Friday, October 4, 2019

THE PARTY THAT CLAIMS TO ADVOCATE FOR WOMEN FAILS TO FUND TESTING OF RAPE KITTS

Cornyn and advocates blame Democrats for stalling rape kit test funds

By Benjamin Wermund

Houston Chronicle
October 3, 2019

WASHINGTON — Every five years, Debbie Smith watches as Congress comes to the brink of letting the federal program bearing her name expire.

But lawmakers always found a way to pass the Debbie Smith Act, which sends resources to crime laboratories across the country to test rape kits and DNA evidence from other unsolved crimes, in the end.

In an odd way, it helped keep Smith’s faith in government — until now.

Funding for the program expired at the end of September as lawmakers left for a two-week recess without renewing it for the first time in its 15-year history. She and other advocates are blaming Democrats for rolling it into their rewrite of the Violence Against Women Act — a much more complicated bill with a long history of getting caught up in partisan fights.

Smith says the funding is urgently needed. A report from the federal Government Accountability Office earlier this year found that the number of backlogged requests for crime scene DNA analysis at state and local government labs increased by 85 percent — from about 91,000 to about 169,000 — from 2011 through 2017.

“People don’t think Congress works together at all. I would always tell them yes they do,” said Smith, a rape victim who saw DNA evidence in her case go untested for five years, before those tests finally helped police find a suspect.

“But now I’m starting to be as cynical as they are,” she said. “This is the one thing they could always agree on.”

Nobody is doubting the need for the legislation, which authorizes the Department of Justice to send $151 million in grants to state and local law enforcement agencies to complete forensic analyses of crime scenes and untested rape kits. More than 641,000 DNA cases have been processed since it became law.

How the bill should be passed, however, is another matter.

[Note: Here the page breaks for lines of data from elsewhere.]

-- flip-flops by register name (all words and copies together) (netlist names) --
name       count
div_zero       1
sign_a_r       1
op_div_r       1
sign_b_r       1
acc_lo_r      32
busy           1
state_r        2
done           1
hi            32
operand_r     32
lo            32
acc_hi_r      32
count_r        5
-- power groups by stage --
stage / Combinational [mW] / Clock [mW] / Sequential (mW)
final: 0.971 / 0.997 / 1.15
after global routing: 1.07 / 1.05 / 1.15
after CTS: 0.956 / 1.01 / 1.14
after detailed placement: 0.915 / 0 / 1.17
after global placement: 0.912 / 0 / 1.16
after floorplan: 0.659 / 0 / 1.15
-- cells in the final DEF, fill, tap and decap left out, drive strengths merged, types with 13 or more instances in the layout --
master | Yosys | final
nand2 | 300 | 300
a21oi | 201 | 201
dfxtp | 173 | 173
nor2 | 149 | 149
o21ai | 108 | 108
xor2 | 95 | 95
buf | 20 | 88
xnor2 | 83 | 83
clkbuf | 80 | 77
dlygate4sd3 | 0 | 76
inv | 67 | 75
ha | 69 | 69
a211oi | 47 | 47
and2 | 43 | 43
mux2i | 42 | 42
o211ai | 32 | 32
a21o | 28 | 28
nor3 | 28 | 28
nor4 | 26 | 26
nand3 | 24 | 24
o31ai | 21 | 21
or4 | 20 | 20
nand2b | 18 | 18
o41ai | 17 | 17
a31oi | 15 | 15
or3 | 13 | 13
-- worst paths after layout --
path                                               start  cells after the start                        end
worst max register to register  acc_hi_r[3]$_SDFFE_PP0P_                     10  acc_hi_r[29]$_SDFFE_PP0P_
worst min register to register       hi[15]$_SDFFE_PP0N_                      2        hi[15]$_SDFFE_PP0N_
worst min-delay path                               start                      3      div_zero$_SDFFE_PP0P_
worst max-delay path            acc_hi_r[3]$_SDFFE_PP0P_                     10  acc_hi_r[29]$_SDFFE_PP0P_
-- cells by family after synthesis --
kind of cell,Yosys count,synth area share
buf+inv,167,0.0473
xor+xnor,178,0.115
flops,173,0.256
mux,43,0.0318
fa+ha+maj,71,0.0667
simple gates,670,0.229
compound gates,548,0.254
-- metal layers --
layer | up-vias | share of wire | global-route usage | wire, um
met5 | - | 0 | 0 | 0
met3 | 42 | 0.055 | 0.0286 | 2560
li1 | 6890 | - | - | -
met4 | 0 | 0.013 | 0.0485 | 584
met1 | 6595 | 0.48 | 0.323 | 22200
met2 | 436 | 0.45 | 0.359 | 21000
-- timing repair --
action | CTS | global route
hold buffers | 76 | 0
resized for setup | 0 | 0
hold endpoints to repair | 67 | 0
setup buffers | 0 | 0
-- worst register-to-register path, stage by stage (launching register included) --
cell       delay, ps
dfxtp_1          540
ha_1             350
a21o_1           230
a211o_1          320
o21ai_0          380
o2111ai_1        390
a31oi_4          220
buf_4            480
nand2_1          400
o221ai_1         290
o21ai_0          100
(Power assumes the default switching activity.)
[src/rtl/cassette_recorder.sv]
// Oric cassette record path: measures rising-edge periods on the tape output,
// decodes 1/0 bits, frames start/8 data/odd parity/stop and writes bytes to the tape cache.
module cassette_recorder #(
  parameter int AW         = 16,
  parameter int MIN_PERIOD = 2400,
  parameter int SHORT_MAX  = 14976,
  parameter int TIMEOUT    = 48000
) (
  input  logic          clk,
  input  logic          reset,
  input  logic          en,
  input  logic          rewind,
  input  logic          tape_in,
  output logic          wr,
  output logic [AW-1:0] addr,
  output logic [7:0]    dout,
  output logic [AW:0]   tape_end,
  output logic          parity_err,
  output logic          full
);

  localparam int CW = $clog2(TIMEOUT + 1);

  typedef enum logic [2:0] {IDLE, HUNT, DATA, PARITY, STOP} state_t;

  state_t        state_q, state_d;
  logic          sync1_q, sync1_d;
  logic          sync2_q, sync2_d;
  logic          edge_q, edge_d;
  logic [CW-1:0] cnt_q, cnt_d;
  logic [2:0]    bit_idx_q, bit_idx_d;
  logic [7:0]    shift_q, shift_d;
  logic          wr_q, wr_d;
  logic [AW-1:0] addr_q, addr_d;
  logic [7:0]    dout_q, dout_d;
  logic [AW:0]   tape_end_q, tape_end_d;
  logic          perr_q, perr_d;
  logic          full_q, full_d;

  logic rise, timed_out, accept, bit_val;

  always_comb begin
    rise      = sync2_q & ~edge_q;
    timed_out = (cnt_q == CW'(TIMEOUT));
    // The very first edge only starts timing, so no glitch filter applies in IDLE.
    accept    = rise && ((state_q == IDLE) || (cnt_q >= CW'(MIN_PERIOD)));
    bit_val   = (cnt_q <= CW'(SHORT_MAX));

    sync1_d    = tape_in;
    sync2_d    = sync1_q;
    edge_d     = sync2_q;
    state_d    = state_q;
    cnt_d      = timed_out ? cnt_q : cnt_q + CW'(1);
    bit_idx_d  = bit_idx_q;
    shift_d    = shift_q;
    wr_d       = 1'b0;
    addr_d     = addr_q;
    dout_d     = dout_q;
    tape_end_d = tape_end_q + {{AW{1'b0}}, wr_q};
    perr_d     = perr_q;
    full_d     = full_q;

    if (!en) begin
      state_d = IDLE;
    end else if (timed_out && (state_q != IDLE)) begin
      state_d = IDLE;
    end else if (accept) begin
      cnt_d = CW'(1);
      unique case (state_q)
        IDLE: state_d = HUNT;
        HUNT: begin
          if (!bit_val) begin
            state_d   = DATA;
            bit_idx_d = 3'd0;
          end
        end
        DATA: begin
          shift_d   = {bit_val, shift_q[7:1]};
          bit_idx_d = bit_idx_q + 3'd1;
          if (bit_idx_q == 3'd7) state_d = PARITY;
        end
        PARITY: begin
          state_d = STOP;
          if (!(^{shift_q, bit_val})) perr_d = 1'b1;
          if (!full_q) begin
            wr_d   = 1'b1;
            addr_d = tape_end_q[AW-1:0];
            dout_d = shift_q;
          end
        end
        STOP: state_d = HUNT;
        default: state_d = IDLE;
      endcase
    end

    if (tape_end_d[AW]) full_d = 1'b1;

    // Rewind wins over everything, including a write decided this cycle.
    if (rewind) begin
      state_d    = IDLE;
      wr_d       = 1'b0;
      addr_d     = '0;
      tape_end_d = '0;
      perr_d     = 1'b0;
      full_d     = 1'b0;
    end
  end

  always_ff @(posedge clk or posedge reset) begin
    if (reset) begin
      state_q    <= IDLE;
      sync1_q    <= 1'b0;
      sync2_q    <= 1'b0;
      edge_q     <= 1'b0;
      cnt_q      <= '0;
      bit_idx_q  <= '0;
      shift_q    <= '0;
      wr_q       <= 1'b0;
      addr_q     <= '0;
      dout_q     <= '0;
      tape_end_q <= '0;
      perr_q     <= 1'b0;
      full_q     <= 1'b0;
    end else begin
      state_q    <= state_d;
      sync1_q    <= sync1_d;
      sync2_q    <= sync2_d;
      edge_q     <= edge_d;
      cnt_q      <= cnt_d;
      bit_idx_q  <= bit_idx_d;
      shift_q    <= shift_d;
      wr_q       <= wr_d;
      addr_q     <= addr_d;
      dout_q     <= dout_d;
      tape_end_q <= tape_end_d;
      perr_q     <= perr_d;
      full_q     <= full_d;
    end
  end

  assign wr         = wr_q;
  assign addr       = addr_q;
  assign dout       = dout_q;
  assign tape_end   = tape_end_q;
  assign parity_err = perr_q;
  assign full       = full_q;

endmodule
### config.mk
export PLATFORM = sky130hd
export DESIGN_NAME = sc_lane_scheduler_flat
export DESIGN_NICKNAME = d
export VERILOG_FILES = /design/src/rtl/sc_lane_scheduler_pkg.sv /design/src/rtl/sc_lane_scheduler_if.sv /design/src/rtl/sc_lane_scheduler_lane_divider.sv /design/src/rtl/sc_lane_scheduler.sv /design/src/flat_wrapper.sv
export SDC_FILE = /design/constraint.sdc
export NUM_CORES = 1
export LEC_CHECK = 0
export BUFFER_PORTS_ARGS = -buffer_cell sky130_fd_sc_hd__buf_4
export CORE_MARGIN = 2
export CORE_UTILIZATION = 61
export DETAILED_ROUTE_END_ITERATION = 16
export GPL_TIMING_DRIVEN = 0
export PLACE_DENSITY = 0.8
export RECOVER_POWER = 100
export SLEW_MARGIN = 20
export SYNTH_ARGS = -nofsm -noshare
export SYNTH_HDL_FRONTEND = slang
export SYNTH_HIERARCHICAL = 1
export SYNTH_SLANG_ARGS = --single-unit
### constraint.sdc
create_clock -name SC_LANESCHED_CLOCK_50 -period 3.45 [get_ports SC_LANESCHED_CLOCK_50]
set_input_delay 0.5175 -clock SC_LANESCHED_CLOCK_50 [delete_from_list [all_inputs] [get_ports SC_LANESCHED_CLOCK_50]]
set_output_delay 0.5175 -clock SC_LANESCHED_CLOCK_50 [all_outputs]
set_load 0.02 [all_outputs]
`src/rtl/pos_vec_builder.sv`:
```
// Position-stream to bitmap builder: sets addressed bits per accepted beat,
// hands the finished vector, popcount and flags out on a valid/ready port.
module pos_vec_builder #(
   parameter int DW    = 8,
   parameter int POS_W = (DW == 1) ? 1 : $clog2(DW)
) (
   input  logic             clk_i,
   input  logic             rst_i,
   input  logic             pos_valid_i,
   input  logic [POS_W-1:0] pos_i,
   input  logic             pos_last_i,
   output logic             pos_ready_o,
   output logic             vec_valid_o,
   output logic [DW-1:0]    vec_o,
   output logic [POS_W:0]   vec_cnt_o,
   output logic             vec_dup_o,
   output logic             vec_err_o,
   input  logic             vec_ready_i
);

   typedef enum logic {ACCUM, HOLD} state_t;

   state_t           state, state_nxt;
   logic [DW-1:0]    acc, acc_nxt;
   logic [POS_W:0]   cnt, cnt_nxt;
   logic             dup, dup_nxt;
   logic             err, err_nxt;
   logic [DW-1:0]    onehot;
   logic             in_rng;
   logic             hit;
   logic             accept;

   always_ff @(posedge clk_i) begin
      if (rst_i) begin
         state <= ACCUM;
         acc   <= '0;
         cnt   <= '0;
         dup   <= 1'b0;
         err   <= 1'b0;
      end else begin
         state <= state_nxt;
         acc   <= acc_nxt;
         cnt   <= cnt_nxt;
         dup   <= dup_nxt;
         err   <= err_nxt;
      end
   end

   always_comb begin
      state_nxt   = state;
      acc_nxt     = acc;
      cnt_nxt     = cnt;
      dup_nxt     = dup;
      err_nxt     = err;
      pos_ready_o = (state == ACCUM) && !rst_i;
      vec_valid_o = (state == HOLD);
      accept      = pos_valid_i && pos_ready_o;

      // Out-of-range positions decode to an all-zero mask.
      onehot = '0;
      for (int i = 0; i < DW; i++) begin
         onehot[i] = (int'(pos_i) == i);
      end
      in_rng = |onehot;
      hit    = |(acc & onehot);

      unique case (state)
         ACCUM: begin
            if (accept) begin
               if (!in_rng) begin
                  err_nxt = 1'b1;
               end else if (hit) begin
                  dup_nxt = 1'b1;
               end else begin
                  acc_nxt = acc | onehot;
                  cnt_nxt = cnt + (POS_W+1)'(1);
               end
               if (pos_last_i) state_nxt = HOLD;
            end
         end
         HOLD: begin
            if (vec_ready_i) begin
               state_nxt = ACCUM;
               acc_nxt   = '0;
               cnt_nxt   = '0;
               dup_nxt   = 1'b0;
               err_nxt   = 1'b0;
            end
         end
      endcase
   end

   assign vec_o     = acc;
   assign vec_cnt_o = cnt;
   assign vec_dup_o = dup;
   assign vec_err_o = err;

endmodule
```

The Democratic-controlled House of Representatives passed it as part of the Violence Against Women Act in April. That legislation drew just 33 Republican votes in the House and includes a provision closing the so-called “boyfriend loophole” by prohibiting those convicted of abusing or stalking a dating partner from owning guns.

The National Rifle Association opposes the Violence Against Women Act, which hasn’t moved in the Republican-controlled Senate.

The Senate, meanwhile, passed a standalone version of the Debbie Smith Act in May. It was as bipartisan as it gets: Sen. John Cornyn, a Texas Republican, and Sen. Dianne Feinstein, a California Democrat, led a group senators from both parties in pushing the bill, which passed unanimously.

Cornyn, who is in Houston on Thursday to talk to city officials about the importance of the funding, blasted Democrats for failing to act on the Senate bill.

“There was absolutely no problem reauthorizing this critical program in 2008 or 2014 but clearly the times have changed,” Cornyn said in a speech on the Senate floor just days before the funding expired. “And our House Democrat colleagues aren’t above politicizing something as noncontroversial as reducing the rape kit backlog.”

House Democrats argue the Debbie Smith Act fits well with the broader legislation, which is meant to protect women. They say both pieces of legislation are urgently needed.

The Violence Against Women Act, which also expired earlier this month, established the National Domestic Violence Hotline and the Office of Violence Against Women in the Justice Department. It also helps fund shelters and has sent billions in grants to programs aimed at preventing domestic violence, sexual assault and more.

U.S. Rep. Sylvia Garcia, a Houston Democrat on the House Judiciary Committee, which passed the Violence Against Women Act, said they were put together because “there was a sense of trying to get it all done.”

EDITOR’S NOTE: The Democrats are so busy trying to dump Trump that they haven’t found the time to fund the testing of those rape kits.